Structure of a Force-Conveying Cadherin Bond Essential for Inner-Ear Mechanotransduction

Hearing and balance use hair cells in the inner ear to transform mechanical stimuli into electrical signals(1). Mechanical force from sound waves or head movements is conveyed to hair-cell transduction channels by tip links(2,3), fine filaments formed by two atypical cadherins: protocadherin-15 and cadherin-23(4,5). These two proteins are products of deafness genes(6–10) and feature long extracellular domains that interact tip-to-tip(5,11) in a Ca(2+)-dependent manner. However, the molecular architecture of the complex is unknown. Here we combine crystallography, molecular dynamics simulations, and binding experiments to characterize the cadherin-23 and protocadherin-15 bond. We find a unique cadherin interaction mechanism, with the two most N-terminal cadherin repeats (EC1+2) of each protein interacting to form an overlapped, antiparallel heterodimer.
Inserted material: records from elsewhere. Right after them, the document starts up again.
==> src/inc/pad_drive_pkg.sv <==
`default_nettype none
package pad_drive_pkg;

  // Register word indices; the byte address on the bus is four times the index.
  localparam logic [15:0] IDX_BIT_CLOCK = 16'he247;
  localparam logic [15:0] IDX_FRAME_CLOCK = 16'he248;
  localparam logic [15:0] IDX_GENERAL_PIN = 16'he249;
  localparam logic [15:0] IDX_SERIAL_OUT = 16'he24a;
  localparam logic [15:0] IDX_MISC_PAD = 16'he24c;

  // Wishbone geometry.
  localparam int ADDR_W = 18;
  localparam int DATA_W = 32;
  localparam int SEL_W = 4;
  localparam int REG_W = 16;

  // Implemented field widths; the bits above read as zero.
  localparam int BIT_CLOCK_W = 12;
  localparam int FRAME_CLOCK_W = 12;
  localparam int GENERAL_PIN_W = 12;
  localparam int SERIAL_OUT_W = 9;
  localparam int MISC_PAD_W = 7;

  // Field masks that keep reserved bits at zero.
  localparam logic [15:0] MASK_BIT_CLOCK = 16'h0fff;
  localparam logic [15:0] MASK_FRAME_CLOCK = 16'h0fff;
  localparam logic [15:0] MASK_GENERAL_PIN = 16'h0fff;
  localparam logic [15:0] MASK_SERIAL_OUT = 16'h01ff;
  localparam logic [15:0] MASK_MISC_PAD = 16'h007f;

  // Every strength register resets to the low drive level.
  localparam logic [15:0] RESET_VALUE = 16'h0000;

  // Bit positions inside the miscellaneous register.
  localparam int MISC_MASTER_CLOCK_OUT = 0;
  localparam int MISC_DIGITAL_AUDIO_OUT = 1;
  localparam int MISC_CONTROL_DATA_OUT = 2;
  localparam int MISC_ADDRESS_ZERO = 3;
  localparam int MISC_ADDR1_OR_CONTROL_IN = 4;
  localparam int MISC_CONTROL_LATCH = 5;
  localparam int MISC_CONTROL_SERIAL_CLOCK = 6;

  // Strength encoding for a select bit.
  localparam logic DRIVE_LOW_2MA = 1'b0;
  localparam logic DRIVE_HIGH_6MA = 1'b1;

  // Register selector.
  typedef enum logic [2:0] {
    SEL_NONE = 3'b000,
    SEL_BIT_CLOCK = 3'b001,
    SEL_FRAME_CLOCK = 3'b010,
    SEL_GENERAL_PIN = 3'b011,
    SEL_SERIAL_OUT = 3'b100,
    SEL_MISC_PAD = 3'b101
  } reg_sel_t;

  // Wishbone request carried as one group.
  typedef struct packed {
    logic cyc;
    logic stb;
    logic we;
    logic [SEL_W-1:0] sel;
    logic [ADDR_W-1:0] adr;
    logic [DATA_W-1:0] dat;
  } wb_req_t;

  // Strength selects for the miscellaneous pads.
  typedef struct packed {
    logic control_serial_clock_pad;
    logic control_latch_pad;
    logic addr1_or_control_in_pad;
    logic address_zero_pad;
    logic control_data_out_pad;
    logic digital_audio_out_pad;
    logic master_clock_out_pad;
  } misc_drive_t;

endpackage
`default_nettype wire

==> src/core/drive_reg16.sv <==
`timescale 1ns/10ps
`default_nettype none
module drive_reg16
  import pad_drive_pkg::*;
#(
  parameter logic [15:0] MASK = 16'hffff
) (
  // Clock and reset.
  input wire logic clk_i,
  input wire logic rst_i,
  // Write strobe with byte lanes.
  input wire logic wr_i,
  input wire logic [1:0] be_i,
  input wire logic [15:0] wdata_i,
  // Stored value.
  output logic [15:0] q_o
);
  logic [15:0] q;
  logic [15:0] next_q;

  // Merge the enabled lanes and drop reserved bits so they always read zero.
  always_comb begin
    next_q = q;
    if (wr_i) begin
      if (be_i[0]) begin
        next_q[7:0] = wdata_i[7:0];
      end
      if (be_i[1]) begin
        next_q[15:8] = wdata_i[15:8];
      end
      next_q = next_q & MASK;
    end
  end

  // Reset puts every pad at the low drive level.
  always_ff @(posedge clk_i) begin
    if (rst_i) begin
      q <= RESET_VALUE;
    end else begin
      q <= next_q;
    end
  end

  assign q_o = q;
endmodule
`default_nettype wire

==> src/core/pad_drive_strength_regs.sv <==
// Function
// - Bit clock register e247 has selects in 11..0, honoured while master; 15..12 reserved.
// - A clear select bit means 2 mA drive and a set one means 6 mA drive.
// - After reset every select bit reads zero so every pad starts at 2 mA.
// - Frame clock register e248 has selects in 11..0, honoured while master; 15..12 reserved.
// - General pin register e249 has selects in 11..0, honoured as an output; 15..12 reserved.
// - Serial output register e24a has selects in bits 8..0; bits 15..9 are reserved.
// - Bits 6..0 of e24c: ctl clock, latch, addr1 or in, address zero, data out, audio, mclk.
// - Software reaches the registers through the control port at their listed addresses.
`timescale 1ns/10ps
`default_nettype none
module pad_drive_strength_regs
  import pad_drive_pkg::*;
(
  // Clock and reset.
  input wire logic clk_i,
  input wire logic rst_i,
  // Classic Wishbone slave.
  input wire logic cyc_i,
  input wire logic stb_i,
  input wire logic we_i,
  input wire logic [pad_drive_pkg::SEL_W-1:0] sel_i,
  input wire logic [pad_drive_pkg::ADDR_W-1:0] adr_i,
  input wire logic [pad_drive_pkg::DATA_W-1:0] dat_i,
  output logic [pad_drive_pkg::DATA_W-1:0] dat_o,
  output logic ack_o,
  output logic err_o,
  // Pad mode qualifiers from the serial ports and pin muxes.
  input wire logic [pad_drive_pkg::BIT_CLOCK_W-1:0] bit_clock_master_i,
  input wire logic [pad_drive_pkg::FRAME_CLOCK_W-1:0] frame_clock_master_i,
  input wire logic [pad_drive_pkg::GENERAL_PIN_W-1:0] general_pin_output_i,
  // Strength selects to the pads, high means 6 mA.
  output logic [pad_drive_pkg::BIT_CLOCK_W-1:0] bit_clock_pad_n_o,
  output logic [pad_drive_pkg::FRAME_CLOCK_W-1:0] frame_clock_pad_n_o,
  output logic [pad_drive_pkg::GENERAL_PIN_W-1:0] general_pin_pad_n_o,
  output logic [pad_drive_pkg::SERIAL_OUT_W-1:0] serial_out_pad_n_o,
  output pad_drive_pkg::misc_drive_t misc_pad_o
);
  import pad_drive_pkg::*;

  localparam int NREG = 5;
  localparam logic [15:0] MASKS [NREG] = '{MASK_BIT_CLOCK, MASK_FRAME_CLOCK,
    MASK_GENERAL_PIN, MASK_SERIAL_OUT, MASK_MISC_PAD};

  ////////////////////////////////////////////////////////////////////////////
  // Address decode.

  // Turn a bus byte address into a register selector; unmapped gives none.
  function automatic reg_sel_t decode(input logic [ADDR_W-1:0] adr);
    logic [15:0] idx;
    idx = adr[ADDR_W-1:2];
    case (idx)
      IDX_BIT_CLOCK: decode = SEL_BIT_CLOCK;
      IDX_FRAME_CLOCK: decode = SEL_FRAME_CLOCK;
      IDX_GENERAL_PIN: decode = SEL_GENERAL_PIN;
      IDX_SERIAL_OUT: decode = SEL_SERIAL_OUT;
      IDX_MISC_PAD: decode = SEL_MISC_PAD;
      default: decode = SEL_NONE;
    endcase
  endfunction

  wb_req_t req;
  reg_sel_t hit;
  logic req_live;

  assign req = '{cyc: cyc_i, stb: stb_i, we: we_i, sel: sel_i, adr: adr_i, dat: dat_i};
  assign hit = decode(req.adr);
  // A new request is live only while no answer is out, so each takes one answer.
  assign req_live = req.cyc && req.stb && !ack_o && !err_o;

  ////////////////////////////////////////////////////////////////////////////
  // Register storage.

  logic [15:0] regs [NREG];

  genvar g;
  generate
    for (g = 0; g < NREG; g++) begin : g_reg
      drive_reg16 #(
        .MASK(MASKS[g])
      ) u_reg (
        .clk_i(clk_i),
        .rst_i(rst_i),
        .wr_i(req_live && req.we && hit == reg_sel_t'(g + 1)),
        .be_i(req.sel[1:0]),
        .wdata_i(req.dat[15:0]),
        .q_o(regs[g])
      );
    end
  endgenerate

  ////////////////////////////////////////////////////////////////////////////
  // Bus answer: ack for mapped words, err for unmapped, one cycle after taking.

  logic ack;
  logic err;
  logic [DATA_W-1:0] rdata;
  logic next_ack;
  logic next_err;
  logic [DATA_W-1:0] next_rdata;

  // Read data is registered; reserved and upper bits come back as zero.
  always_comb begin
    next_ack = 1'b0;
    next_err = 1'b0;
    next_rdata = rdata;
    if (req_live) begin
      if (hit == SEL_NONE) begin
        next_err = 1'b1;
        next_rdata = '0;
      end else begin
        next_ack = 1'b1;
        next_rdata = {16'h0000, regs[int'(hit) - 1]};
      end
    end
  end

  always_ff @(posedge clk_i) begin
    if (rst_i) begin
      ack <= 1'b0;
      err <= 1'b0;
      rdata <= '0;
    end else begin
      ack <= next_ack;
      err <= next_err;
      rdata <= next_rdata;
    end
  end

  assign ack_o = ack;
  assign err_o = err;
  assign dat_o = rdata;

  ////////////////////////////////////////////////////////////////////////////
  // Pad selects. A bit clock, frame clock or general pin pad only honours its
  // select while it drives; as an input the pad keeps its low-drive default.

  always_comb begin
    bit_clock_pad_n_o = regs[0][BIT_CLOCK_W-1:0] & bit_clock_master_i;
    frame_clock_pad_n_o = regs[1][FRAME_CLOCK_W-1:0] & frame_clock_master_i;
    general_pin_pad_n_o = regs[2][GENERAL_PIN_W-1:0] & general_pin_output_i;
    serial_out_pad_n_o = regs[3][SERIAL_OUT_W-1:0];
    misc_pad_o = misc_drive_t'(regs[4][MISC_PAD_W-1:0]);
  end
endmodule
`default_nettype wire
Simulations predict that this tip-link bond is mechanically strong enough to resist forces in hair cells. In addition, the complex becomes unstable upon Ca(2+) removal due to increased flexure of Ca(2+)-free cadherin repeats. Finally, we use structures and biochemical measurements to understand molecular mechanisms by which deafness mutations disrupt tip-link function. Overall, our results shed light on the molecular mechanics of hair-cell sensory transduction and on new interaction mechanisms for cadherins, a large protein family implicated in tissue and organ morphogenesis(12,13), neural connectivity(14), and cancer(15).